Jack Dorsey's diVine Bets on Anti-AI Content—Can It Rescue Original Creators?
Funded by Dorsey's nonprofit, diVine aims to revive Vine's spirit and protect creators from AI-generated content

Block CEO and former Twitter chief Jack Dorsey is backing the reboot of Vine, the short-form video platform that shut down in 2017. He also plans to bring back thousands of archived videos from the defunct platform.
The new app, diVine, developed by Evan Henshaw-Plath, known as Rabble, and funded by Dorsey's nonprofit 'and Other Stuff', will allow former users to reclaim or delete their content or accounts after proving access.
Elon Musk, owner of X (formerly Twitter), stated in August that the company is working to restore user access to the Vine archive, but it remains unclear if these plans will come to fruition.
Dorsey explained in an interview with TechCrunch that he founded his nonprofit to prevent Vine from being shut down 'based on the whim of a corporate owner.' The new app will utilise Dorsey's decentralised protocol, Nostr, to maintain independence from corporate influence or toxic business models.
A Launchpad for Original Content Creators
Vine was launched in 2012, purchased by Twitter for $30 million before a public launch in 2013. It allowed users to upload, share, like, and comment on six-second videos, mainly comprising comedy sketches and spontaneous user moments. The platform's shutdown in 2017 was driven by a slump in growth, as even top creators faced difficulties monetising their content.
The new diVine app aims to return technology to a pre-AI era. It will integrate filters to ban AI-generated posts, as such content has begun to proliferate across the web, raising concerns about risks to original creators and misinformation.
To prevent AI-generated uploads, Rabble is employing technology from the human rights nonprofit, the Guardian Project, to verify that videos are recorded on a smartphone.

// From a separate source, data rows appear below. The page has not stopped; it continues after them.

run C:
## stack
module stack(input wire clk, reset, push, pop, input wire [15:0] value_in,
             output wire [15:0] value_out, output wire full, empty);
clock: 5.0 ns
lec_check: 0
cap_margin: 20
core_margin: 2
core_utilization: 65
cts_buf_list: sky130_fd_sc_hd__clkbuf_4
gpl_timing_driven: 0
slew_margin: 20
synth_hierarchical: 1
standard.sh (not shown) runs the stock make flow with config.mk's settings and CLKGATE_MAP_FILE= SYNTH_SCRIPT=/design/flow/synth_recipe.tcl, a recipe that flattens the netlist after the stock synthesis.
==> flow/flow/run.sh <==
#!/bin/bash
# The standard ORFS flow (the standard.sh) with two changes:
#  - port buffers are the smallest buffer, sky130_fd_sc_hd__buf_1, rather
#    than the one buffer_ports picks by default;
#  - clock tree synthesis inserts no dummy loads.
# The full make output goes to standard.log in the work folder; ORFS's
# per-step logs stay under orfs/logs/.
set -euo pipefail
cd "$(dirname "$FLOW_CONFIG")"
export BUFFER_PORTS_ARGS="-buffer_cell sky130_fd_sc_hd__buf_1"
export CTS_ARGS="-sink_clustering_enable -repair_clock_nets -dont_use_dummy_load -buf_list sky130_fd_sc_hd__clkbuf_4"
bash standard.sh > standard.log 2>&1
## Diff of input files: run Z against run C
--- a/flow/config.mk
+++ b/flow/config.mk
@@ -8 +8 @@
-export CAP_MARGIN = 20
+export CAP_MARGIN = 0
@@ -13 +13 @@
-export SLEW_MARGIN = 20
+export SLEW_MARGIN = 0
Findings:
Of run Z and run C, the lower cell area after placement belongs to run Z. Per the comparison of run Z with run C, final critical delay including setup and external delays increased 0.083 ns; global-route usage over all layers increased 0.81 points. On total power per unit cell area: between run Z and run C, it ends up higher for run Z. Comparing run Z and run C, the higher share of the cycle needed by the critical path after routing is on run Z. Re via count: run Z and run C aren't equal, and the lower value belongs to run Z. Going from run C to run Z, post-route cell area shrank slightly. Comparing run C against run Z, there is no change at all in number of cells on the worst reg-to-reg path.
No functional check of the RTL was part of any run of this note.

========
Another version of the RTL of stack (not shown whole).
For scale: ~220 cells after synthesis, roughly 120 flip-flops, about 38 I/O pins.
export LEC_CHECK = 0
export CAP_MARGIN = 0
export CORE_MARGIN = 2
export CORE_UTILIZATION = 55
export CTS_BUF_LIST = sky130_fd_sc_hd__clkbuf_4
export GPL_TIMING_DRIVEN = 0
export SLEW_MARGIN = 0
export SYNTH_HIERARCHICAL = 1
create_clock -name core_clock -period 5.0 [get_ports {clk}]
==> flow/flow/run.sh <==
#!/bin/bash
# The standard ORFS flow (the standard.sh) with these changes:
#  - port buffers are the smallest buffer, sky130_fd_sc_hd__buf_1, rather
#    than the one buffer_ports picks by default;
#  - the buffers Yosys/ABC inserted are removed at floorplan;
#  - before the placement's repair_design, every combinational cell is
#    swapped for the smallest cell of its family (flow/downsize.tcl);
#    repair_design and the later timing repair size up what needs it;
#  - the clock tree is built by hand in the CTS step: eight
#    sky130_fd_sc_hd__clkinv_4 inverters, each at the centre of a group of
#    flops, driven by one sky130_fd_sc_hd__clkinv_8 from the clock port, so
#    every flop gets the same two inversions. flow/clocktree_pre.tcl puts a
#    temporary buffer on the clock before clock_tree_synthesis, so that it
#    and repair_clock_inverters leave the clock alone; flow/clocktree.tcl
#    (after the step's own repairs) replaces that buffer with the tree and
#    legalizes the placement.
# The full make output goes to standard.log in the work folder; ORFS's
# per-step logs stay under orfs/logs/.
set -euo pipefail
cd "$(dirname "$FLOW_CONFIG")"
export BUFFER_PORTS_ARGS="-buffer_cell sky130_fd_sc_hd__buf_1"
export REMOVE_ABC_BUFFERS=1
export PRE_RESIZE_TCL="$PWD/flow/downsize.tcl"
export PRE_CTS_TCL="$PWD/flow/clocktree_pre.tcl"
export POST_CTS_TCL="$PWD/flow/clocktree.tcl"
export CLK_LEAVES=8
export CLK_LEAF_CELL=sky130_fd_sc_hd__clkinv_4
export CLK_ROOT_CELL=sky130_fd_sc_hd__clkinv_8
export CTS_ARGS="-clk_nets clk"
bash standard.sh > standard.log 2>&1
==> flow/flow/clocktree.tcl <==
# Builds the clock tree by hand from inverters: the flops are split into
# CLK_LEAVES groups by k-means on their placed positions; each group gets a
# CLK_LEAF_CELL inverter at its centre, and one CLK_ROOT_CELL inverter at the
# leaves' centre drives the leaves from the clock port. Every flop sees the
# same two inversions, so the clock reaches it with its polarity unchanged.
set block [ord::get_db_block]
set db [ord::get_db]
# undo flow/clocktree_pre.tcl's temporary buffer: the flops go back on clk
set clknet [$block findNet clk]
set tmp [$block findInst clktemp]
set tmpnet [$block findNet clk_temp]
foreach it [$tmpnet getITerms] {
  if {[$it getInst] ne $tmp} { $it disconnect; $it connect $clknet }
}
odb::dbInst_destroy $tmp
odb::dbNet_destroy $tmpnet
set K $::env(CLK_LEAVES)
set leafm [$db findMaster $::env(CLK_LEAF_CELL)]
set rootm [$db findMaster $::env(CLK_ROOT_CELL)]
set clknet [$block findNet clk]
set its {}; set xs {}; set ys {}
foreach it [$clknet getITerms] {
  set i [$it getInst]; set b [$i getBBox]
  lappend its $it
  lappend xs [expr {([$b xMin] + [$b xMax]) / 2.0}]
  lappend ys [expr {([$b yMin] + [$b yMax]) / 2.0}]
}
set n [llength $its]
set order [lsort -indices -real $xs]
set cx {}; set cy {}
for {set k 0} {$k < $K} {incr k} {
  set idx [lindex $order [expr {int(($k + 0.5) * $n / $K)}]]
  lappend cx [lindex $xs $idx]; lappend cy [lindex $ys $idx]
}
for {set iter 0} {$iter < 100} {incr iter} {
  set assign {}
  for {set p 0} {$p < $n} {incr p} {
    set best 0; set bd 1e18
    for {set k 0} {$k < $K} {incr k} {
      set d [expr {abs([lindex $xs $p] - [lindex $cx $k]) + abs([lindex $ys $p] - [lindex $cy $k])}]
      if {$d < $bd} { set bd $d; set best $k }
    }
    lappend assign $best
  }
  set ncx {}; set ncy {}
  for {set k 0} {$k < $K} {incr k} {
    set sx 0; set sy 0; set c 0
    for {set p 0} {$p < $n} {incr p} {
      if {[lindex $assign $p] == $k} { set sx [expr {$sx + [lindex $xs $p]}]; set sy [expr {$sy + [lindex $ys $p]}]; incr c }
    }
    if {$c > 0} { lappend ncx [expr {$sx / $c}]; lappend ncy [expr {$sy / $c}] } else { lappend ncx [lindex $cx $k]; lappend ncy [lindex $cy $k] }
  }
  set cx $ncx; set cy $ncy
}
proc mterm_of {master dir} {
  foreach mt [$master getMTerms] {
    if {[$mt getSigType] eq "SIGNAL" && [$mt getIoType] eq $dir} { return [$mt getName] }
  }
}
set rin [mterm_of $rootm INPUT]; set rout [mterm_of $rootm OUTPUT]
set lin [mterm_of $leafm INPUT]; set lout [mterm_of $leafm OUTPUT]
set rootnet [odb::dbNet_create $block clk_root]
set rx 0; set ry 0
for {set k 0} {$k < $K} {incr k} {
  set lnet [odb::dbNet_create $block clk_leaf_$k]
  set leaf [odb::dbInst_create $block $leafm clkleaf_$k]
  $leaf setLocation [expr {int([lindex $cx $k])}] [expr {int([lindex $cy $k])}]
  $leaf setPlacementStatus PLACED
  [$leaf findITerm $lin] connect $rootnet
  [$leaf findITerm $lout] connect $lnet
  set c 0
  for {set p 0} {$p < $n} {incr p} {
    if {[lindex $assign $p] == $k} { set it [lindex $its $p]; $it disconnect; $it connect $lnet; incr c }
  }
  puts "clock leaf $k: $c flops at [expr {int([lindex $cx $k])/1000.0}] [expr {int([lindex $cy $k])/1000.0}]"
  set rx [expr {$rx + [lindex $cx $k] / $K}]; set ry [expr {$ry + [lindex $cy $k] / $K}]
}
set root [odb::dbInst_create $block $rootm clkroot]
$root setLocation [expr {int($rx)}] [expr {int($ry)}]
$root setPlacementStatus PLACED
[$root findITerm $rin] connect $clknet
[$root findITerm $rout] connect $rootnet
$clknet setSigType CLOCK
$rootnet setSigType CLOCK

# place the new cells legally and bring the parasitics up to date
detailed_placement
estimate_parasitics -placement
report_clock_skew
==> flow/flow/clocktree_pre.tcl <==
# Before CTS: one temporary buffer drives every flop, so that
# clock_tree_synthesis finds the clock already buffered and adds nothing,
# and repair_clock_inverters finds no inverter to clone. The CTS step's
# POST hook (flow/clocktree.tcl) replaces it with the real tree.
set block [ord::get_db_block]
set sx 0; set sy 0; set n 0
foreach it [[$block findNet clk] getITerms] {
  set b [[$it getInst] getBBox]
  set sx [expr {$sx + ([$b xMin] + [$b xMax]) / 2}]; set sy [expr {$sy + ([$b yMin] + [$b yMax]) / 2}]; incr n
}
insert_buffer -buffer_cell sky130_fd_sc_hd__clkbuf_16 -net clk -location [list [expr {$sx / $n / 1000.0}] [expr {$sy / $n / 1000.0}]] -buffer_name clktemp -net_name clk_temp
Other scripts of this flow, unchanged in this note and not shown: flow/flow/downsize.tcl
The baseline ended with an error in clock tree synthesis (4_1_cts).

'So basically, I'm like, can we do something that's kind of nostalgic?' Henshaw-Plath said. He added there is consumer demand for non-AI content, despite AI's popularity.
'Companies see the AI engagement and they think that people want it,' Rabble explained. 'They're confusing — yes, people engage with it; yes, we're using these things — but we also want agency over our lives and social experiences. There's nostalgia for the early Web 2.0 era, for blogging, for podcasting, for communities — instead of just gaming the algorithm.'
Progress in Video Recovery
Rabble revealed that the archived platform contains a 'good percentage' of top Vine videos, but many, including millions of K-pop clips, were never archived.
'I wasn't able to get all of them out, but I was able to retrieve many and reconstruct these Vines and their creators, and give each person a new user [profile] on this open network,' Henshaw-Plath said. "We have about 150,000 to 200,000 videos from about 60,000 creators."
Although demand for AI-generated content seems to outpace that for original material, Rabble highlighted that Vine already had millions of users and creators nearly a decade ago, with the potential for gradual market share growth. Notably, Vine was the launchpad for stars like singer Shawn Mendes and YouTuber Logan Paul.